● GOAL OF THE EXERCISE
How many lines in these records hold the string "wrSel"? State only that number.

======== TASK INPUT ========

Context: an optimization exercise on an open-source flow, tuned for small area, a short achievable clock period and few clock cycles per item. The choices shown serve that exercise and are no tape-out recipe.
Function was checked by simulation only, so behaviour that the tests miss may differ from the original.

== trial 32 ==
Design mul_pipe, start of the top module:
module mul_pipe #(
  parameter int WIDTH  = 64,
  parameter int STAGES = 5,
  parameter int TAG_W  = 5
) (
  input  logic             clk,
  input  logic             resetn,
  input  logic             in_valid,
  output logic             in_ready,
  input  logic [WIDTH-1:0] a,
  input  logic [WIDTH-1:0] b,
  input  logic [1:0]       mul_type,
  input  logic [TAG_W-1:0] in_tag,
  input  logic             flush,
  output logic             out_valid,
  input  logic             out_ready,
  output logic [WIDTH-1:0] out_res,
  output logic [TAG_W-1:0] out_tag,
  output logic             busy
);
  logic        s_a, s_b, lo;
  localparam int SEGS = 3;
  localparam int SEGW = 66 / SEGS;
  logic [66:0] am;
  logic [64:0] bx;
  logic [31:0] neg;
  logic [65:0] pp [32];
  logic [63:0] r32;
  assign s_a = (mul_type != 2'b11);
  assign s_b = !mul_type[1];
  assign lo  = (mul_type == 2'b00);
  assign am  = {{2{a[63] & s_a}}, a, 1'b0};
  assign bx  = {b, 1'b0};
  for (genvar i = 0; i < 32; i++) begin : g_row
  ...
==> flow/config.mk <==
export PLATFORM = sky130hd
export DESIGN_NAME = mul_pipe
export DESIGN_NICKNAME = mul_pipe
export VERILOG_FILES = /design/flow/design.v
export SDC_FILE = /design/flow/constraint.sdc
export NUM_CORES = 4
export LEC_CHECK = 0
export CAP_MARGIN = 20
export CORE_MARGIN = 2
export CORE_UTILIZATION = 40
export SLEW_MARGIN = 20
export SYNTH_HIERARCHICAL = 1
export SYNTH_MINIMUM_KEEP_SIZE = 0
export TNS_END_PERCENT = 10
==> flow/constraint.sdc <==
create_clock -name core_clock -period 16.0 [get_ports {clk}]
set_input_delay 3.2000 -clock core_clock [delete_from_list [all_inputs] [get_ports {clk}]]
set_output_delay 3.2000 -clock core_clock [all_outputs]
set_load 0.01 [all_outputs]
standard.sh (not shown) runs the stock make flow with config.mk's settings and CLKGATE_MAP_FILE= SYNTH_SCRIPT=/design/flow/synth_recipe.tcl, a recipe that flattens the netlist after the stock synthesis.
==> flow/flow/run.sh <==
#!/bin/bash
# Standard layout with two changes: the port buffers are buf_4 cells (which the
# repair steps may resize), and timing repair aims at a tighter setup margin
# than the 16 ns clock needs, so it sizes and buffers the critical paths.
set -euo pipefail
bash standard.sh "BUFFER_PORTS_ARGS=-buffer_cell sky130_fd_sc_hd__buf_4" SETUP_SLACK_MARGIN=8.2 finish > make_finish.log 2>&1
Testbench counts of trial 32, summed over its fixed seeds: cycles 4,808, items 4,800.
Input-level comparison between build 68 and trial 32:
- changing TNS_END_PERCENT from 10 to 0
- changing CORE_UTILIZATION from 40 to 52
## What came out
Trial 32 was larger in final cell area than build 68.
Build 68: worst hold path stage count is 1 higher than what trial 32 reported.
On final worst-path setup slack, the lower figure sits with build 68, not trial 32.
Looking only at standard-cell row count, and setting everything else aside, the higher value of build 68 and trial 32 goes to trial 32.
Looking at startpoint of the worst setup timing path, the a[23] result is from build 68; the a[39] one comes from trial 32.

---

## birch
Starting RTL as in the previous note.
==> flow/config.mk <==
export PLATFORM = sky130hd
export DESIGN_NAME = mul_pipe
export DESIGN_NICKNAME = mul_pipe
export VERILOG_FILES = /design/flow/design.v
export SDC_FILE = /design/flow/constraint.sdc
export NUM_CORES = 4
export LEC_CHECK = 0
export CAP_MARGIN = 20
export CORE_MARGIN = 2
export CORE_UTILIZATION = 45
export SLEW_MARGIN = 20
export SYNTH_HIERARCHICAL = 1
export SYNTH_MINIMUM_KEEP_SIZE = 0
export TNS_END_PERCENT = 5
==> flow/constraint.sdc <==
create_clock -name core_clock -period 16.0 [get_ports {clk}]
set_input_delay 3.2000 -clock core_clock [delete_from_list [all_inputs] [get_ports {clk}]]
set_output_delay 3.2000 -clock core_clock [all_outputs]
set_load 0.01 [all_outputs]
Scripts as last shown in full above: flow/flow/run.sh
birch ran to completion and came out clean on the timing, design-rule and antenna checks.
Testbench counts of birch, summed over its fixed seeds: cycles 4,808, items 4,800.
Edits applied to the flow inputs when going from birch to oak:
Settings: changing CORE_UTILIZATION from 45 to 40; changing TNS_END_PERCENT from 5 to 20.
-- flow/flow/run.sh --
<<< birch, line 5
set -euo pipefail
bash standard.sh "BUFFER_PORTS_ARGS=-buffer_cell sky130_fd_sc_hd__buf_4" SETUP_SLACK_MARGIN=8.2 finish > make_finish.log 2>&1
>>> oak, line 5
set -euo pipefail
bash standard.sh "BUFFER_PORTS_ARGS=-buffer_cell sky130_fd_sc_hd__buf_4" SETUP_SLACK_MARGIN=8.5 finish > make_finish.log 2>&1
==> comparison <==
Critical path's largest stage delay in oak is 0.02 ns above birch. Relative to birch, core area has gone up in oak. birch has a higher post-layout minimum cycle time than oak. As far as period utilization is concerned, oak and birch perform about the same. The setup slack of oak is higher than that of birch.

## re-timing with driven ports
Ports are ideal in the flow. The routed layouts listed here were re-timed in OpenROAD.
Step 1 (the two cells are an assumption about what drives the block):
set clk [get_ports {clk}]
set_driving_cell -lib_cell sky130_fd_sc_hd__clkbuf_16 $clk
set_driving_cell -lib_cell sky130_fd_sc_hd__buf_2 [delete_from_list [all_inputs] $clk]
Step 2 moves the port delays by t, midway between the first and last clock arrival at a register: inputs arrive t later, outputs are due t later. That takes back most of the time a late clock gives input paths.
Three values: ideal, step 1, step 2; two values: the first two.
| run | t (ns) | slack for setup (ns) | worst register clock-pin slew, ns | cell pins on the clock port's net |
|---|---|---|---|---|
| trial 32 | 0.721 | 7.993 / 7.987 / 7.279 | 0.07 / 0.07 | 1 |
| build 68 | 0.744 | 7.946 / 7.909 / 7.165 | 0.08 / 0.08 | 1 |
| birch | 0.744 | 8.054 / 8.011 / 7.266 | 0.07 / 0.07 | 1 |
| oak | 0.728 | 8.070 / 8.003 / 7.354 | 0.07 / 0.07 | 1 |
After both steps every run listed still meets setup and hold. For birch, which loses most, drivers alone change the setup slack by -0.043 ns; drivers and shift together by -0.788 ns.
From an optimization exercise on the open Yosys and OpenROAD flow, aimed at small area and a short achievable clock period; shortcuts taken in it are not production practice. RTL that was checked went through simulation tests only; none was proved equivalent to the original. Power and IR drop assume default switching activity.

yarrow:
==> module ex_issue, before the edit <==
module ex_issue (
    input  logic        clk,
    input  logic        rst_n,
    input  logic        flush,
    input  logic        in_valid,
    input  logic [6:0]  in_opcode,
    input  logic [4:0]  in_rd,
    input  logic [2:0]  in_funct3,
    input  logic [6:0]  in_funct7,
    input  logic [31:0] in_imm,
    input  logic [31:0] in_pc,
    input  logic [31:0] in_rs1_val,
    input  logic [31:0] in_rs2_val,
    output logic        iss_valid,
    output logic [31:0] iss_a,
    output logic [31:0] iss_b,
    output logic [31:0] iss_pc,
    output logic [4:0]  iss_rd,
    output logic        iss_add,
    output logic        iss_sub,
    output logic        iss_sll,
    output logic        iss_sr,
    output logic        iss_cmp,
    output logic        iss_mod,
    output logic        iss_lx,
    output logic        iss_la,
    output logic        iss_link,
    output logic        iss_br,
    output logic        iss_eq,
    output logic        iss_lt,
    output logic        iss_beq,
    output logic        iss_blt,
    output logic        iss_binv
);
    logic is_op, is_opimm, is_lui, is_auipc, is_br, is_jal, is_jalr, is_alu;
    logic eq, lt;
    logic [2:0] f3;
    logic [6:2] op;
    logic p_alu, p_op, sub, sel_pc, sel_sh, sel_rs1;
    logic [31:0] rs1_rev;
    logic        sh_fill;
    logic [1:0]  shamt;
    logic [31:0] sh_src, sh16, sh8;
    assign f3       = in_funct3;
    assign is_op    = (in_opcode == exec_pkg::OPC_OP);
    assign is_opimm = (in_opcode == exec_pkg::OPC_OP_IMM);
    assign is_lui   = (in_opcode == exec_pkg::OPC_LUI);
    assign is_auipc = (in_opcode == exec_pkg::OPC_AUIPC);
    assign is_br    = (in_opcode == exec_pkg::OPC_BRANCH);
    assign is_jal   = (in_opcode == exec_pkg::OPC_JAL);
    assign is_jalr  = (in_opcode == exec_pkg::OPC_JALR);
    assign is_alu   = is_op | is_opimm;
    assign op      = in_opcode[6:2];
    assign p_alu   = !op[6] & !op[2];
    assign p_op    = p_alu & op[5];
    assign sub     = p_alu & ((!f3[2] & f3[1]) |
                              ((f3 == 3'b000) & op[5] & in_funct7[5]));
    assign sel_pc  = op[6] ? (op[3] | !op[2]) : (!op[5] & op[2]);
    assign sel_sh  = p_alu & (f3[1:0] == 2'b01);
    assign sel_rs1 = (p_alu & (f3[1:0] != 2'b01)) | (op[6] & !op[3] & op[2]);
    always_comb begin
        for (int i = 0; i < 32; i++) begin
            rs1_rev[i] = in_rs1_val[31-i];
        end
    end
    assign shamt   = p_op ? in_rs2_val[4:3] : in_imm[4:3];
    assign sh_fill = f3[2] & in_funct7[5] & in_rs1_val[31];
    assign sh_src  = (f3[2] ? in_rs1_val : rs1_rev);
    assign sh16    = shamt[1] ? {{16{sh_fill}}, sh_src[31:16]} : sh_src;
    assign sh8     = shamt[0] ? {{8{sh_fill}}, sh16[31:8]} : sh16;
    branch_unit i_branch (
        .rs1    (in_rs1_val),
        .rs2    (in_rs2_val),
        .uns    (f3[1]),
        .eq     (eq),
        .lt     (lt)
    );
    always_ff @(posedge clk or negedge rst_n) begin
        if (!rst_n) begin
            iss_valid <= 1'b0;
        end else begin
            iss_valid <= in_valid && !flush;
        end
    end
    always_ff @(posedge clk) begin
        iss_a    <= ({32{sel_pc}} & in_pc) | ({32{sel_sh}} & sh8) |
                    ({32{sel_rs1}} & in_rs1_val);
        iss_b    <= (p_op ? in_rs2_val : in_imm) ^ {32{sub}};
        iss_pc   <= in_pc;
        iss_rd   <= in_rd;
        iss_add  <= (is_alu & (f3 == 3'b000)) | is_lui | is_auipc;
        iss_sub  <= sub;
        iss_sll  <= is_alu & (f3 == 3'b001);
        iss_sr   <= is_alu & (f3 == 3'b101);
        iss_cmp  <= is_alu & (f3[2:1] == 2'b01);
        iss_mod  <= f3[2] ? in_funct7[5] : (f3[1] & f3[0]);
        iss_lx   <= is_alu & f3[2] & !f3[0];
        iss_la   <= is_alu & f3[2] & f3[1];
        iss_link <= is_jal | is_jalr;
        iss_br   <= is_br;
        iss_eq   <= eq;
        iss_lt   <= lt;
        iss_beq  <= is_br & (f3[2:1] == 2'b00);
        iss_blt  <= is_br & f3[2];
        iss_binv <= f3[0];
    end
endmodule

========
======== TASK INPUT ========

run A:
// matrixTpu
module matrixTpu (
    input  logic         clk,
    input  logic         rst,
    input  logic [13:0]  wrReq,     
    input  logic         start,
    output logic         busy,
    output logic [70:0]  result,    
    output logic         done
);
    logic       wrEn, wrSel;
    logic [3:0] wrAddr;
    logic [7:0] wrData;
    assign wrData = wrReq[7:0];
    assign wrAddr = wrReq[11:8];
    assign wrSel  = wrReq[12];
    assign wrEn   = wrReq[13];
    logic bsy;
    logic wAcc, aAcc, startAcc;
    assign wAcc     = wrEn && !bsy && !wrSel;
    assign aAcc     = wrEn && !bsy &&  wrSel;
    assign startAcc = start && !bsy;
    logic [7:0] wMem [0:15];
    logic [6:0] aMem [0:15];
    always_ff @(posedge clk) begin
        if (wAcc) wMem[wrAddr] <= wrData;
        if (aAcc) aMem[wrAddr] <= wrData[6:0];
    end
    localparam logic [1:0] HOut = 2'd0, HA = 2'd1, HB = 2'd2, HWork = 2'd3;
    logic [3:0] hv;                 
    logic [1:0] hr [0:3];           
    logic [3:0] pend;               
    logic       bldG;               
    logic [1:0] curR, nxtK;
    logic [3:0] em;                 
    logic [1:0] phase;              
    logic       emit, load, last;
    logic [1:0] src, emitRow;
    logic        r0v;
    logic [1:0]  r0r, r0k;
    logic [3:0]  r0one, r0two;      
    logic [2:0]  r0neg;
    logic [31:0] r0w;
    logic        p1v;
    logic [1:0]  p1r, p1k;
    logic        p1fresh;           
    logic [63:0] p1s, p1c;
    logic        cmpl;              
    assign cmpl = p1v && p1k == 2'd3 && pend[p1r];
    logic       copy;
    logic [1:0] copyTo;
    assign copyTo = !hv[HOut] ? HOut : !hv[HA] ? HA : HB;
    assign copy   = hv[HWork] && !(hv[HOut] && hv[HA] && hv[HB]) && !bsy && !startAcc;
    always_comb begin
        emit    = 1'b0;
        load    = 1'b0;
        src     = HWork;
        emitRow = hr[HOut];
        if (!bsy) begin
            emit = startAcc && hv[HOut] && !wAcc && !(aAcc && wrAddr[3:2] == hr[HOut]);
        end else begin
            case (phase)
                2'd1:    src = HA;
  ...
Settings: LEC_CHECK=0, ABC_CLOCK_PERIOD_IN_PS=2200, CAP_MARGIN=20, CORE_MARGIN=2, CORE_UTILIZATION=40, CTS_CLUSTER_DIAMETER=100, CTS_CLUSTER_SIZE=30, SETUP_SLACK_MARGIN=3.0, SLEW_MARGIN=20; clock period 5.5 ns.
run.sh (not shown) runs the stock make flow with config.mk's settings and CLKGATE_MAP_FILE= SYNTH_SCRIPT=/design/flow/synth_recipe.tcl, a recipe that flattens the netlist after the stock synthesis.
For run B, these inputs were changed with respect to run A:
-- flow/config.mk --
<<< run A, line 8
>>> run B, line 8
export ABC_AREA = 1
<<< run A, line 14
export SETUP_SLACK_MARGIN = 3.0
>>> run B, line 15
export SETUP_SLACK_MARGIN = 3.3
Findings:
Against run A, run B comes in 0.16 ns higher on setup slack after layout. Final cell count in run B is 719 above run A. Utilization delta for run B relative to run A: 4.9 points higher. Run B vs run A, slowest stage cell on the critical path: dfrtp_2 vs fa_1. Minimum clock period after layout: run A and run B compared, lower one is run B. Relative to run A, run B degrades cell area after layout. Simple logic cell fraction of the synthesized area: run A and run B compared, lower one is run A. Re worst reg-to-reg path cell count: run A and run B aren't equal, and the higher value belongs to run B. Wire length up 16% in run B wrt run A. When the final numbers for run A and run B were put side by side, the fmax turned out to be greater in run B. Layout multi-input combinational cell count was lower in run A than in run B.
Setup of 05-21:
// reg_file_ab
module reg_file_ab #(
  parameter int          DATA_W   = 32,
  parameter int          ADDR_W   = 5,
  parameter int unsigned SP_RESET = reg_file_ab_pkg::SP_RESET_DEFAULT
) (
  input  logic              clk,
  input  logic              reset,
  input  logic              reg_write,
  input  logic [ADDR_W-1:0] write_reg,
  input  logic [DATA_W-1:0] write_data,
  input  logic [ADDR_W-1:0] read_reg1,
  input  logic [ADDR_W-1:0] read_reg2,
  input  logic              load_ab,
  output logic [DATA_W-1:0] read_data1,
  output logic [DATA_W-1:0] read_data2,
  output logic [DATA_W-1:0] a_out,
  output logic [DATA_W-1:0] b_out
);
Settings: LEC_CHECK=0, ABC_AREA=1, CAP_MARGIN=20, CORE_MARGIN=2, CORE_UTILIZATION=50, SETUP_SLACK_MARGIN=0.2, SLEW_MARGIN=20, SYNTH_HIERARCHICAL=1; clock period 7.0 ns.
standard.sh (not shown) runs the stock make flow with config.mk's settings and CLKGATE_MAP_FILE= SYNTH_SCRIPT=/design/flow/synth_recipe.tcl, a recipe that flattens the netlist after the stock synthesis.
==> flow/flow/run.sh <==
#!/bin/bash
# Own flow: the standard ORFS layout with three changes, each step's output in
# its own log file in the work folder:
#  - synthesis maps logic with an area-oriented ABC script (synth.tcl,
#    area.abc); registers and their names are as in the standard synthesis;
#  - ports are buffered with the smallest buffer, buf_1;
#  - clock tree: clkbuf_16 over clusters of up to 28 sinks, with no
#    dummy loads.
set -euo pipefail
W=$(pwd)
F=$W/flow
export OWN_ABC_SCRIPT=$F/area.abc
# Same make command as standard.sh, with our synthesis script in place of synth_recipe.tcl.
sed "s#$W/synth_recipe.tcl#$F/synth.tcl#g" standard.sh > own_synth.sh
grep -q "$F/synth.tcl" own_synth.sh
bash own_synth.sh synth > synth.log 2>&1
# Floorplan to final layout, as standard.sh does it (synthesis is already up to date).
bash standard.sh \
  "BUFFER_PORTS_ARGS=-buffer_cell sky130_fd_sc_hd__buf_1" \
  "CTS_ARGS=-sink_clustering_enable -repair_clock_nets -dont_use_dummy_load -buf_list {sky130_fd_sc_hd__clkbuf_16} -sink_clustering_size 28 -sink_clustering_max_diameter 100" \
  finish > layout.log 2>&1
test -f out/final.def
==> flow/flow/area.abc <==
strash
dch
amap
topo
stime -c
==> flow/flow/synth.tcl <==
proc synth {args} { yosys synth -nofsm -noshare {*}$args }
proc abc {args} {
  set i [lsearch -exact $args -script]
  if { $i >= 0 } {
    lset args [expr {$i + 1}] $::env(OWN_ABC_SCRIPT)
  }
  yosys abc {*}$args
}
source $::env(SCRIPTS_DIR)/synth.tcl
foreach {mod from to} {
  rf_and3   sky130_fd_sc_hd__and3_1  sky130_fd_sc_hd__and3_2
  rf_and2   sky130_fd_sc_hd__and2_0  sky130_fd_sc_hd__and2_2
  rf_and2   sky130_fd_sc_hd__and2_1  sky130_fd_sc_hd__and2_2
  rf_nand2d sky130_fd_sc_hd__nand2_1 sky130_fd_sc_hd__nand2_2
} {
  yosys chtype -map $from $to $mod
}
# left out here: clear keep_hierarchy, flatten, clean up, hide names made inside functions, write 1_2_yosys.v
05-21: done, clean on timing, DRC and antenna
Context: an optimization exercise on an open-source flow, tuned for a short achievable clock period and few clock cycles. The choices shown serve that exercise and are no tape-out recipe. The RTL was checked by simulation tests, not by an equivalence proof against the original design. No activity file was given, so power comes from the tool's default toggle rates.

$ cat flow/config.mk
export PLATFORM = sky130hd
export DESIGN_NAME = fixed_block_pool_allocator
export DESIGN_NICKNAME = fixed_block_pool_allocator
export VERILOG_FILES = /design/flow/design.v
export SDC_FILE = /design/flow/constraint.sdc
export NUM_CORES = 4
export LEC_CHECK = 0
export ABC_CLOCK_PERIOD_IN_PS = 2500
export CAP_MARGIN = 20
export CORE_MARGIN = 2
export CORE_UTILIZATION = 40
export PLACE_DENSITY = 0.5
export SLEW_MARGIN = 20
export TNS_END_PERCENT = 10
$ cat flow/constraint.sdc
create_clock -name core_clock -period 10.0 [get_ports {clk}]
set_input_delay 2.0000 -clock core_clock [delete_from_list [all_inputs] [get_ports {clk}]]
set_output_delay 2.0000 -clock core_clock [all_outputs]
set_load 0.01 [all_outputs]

========

● RESPONSE TO THIS TASK
4